» Dataset excerpts:
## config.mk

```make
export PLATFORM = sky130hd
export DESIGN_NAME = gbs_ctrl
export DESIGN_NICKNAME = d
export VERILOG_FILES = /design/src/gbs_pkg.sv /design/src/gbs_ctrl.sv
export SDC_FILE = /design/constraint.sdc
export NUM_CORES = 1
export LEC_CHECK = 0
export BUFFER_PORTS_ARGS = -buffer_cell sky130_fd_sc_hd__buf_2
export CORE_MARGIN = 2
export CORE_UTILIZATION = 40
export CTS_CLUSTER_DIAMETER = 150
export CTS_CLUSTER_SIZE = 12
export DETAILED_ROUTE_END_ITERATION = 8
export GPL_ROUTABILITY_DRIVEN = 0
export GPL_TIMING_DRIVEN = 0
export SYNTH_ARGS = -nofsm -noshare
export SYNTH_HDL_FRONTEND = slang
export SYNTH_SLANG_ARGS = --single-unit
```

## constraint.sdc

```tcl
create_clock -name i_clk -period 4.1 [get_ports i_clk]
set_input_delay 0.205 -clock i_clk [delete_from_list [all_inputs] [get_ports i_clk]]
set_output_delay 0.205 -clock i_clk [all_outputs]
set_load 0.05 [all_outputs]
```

» Directions:
The response should consist of the entries, retyped exactly and in full.

» Solution:
## config.mk

```make
export PLATFORM = sky130hd
export DESIGN_NAME = gbs_ctrl
export DESIGN_NICKNAME = d
export VERILOG_FILES = /design/src/gbs_pkg.sv /design/src/gbs_ctrl.sv
export SDC_FILE = /design/constraint.sdc
export NUM_CORES = 1
export LEC_CHECK = 0
export BUFFER_PORTS_ARGS = -buffer_cell sky130_fd_sc_hd__buf_2
export CORE_MARGIN = 2
export CORE_UTILIZATION = 40
export CTS_CLUSTER_DIAMETER = 150
export CTS_CLUSTER_SIZE = 12
export DETAILED_ROUTE_END_ITERATION = 8
export GPL_ROUTABILITY_DRIVEN = 0
export GPL_TIMING_DRIVEN = 0
export SYNTH_ARGS = -nofsm -noshare
export SYNTH_HDL_FRONTEND = slang
export SYNTH_SLANG_ARGS = --single-unit
```

## constraint.sdc

```tcl
create_clock -name i_clk -period 4.1 [get_ports i_clk]
set_input_delay 0.205 -clock i_clk [delete_from_list [all_inputs] [get_ports i_clk]]
set_output_delay 0.205 -clock i_clk [all_outputs]
set_load 0.05 [all_outputs]
```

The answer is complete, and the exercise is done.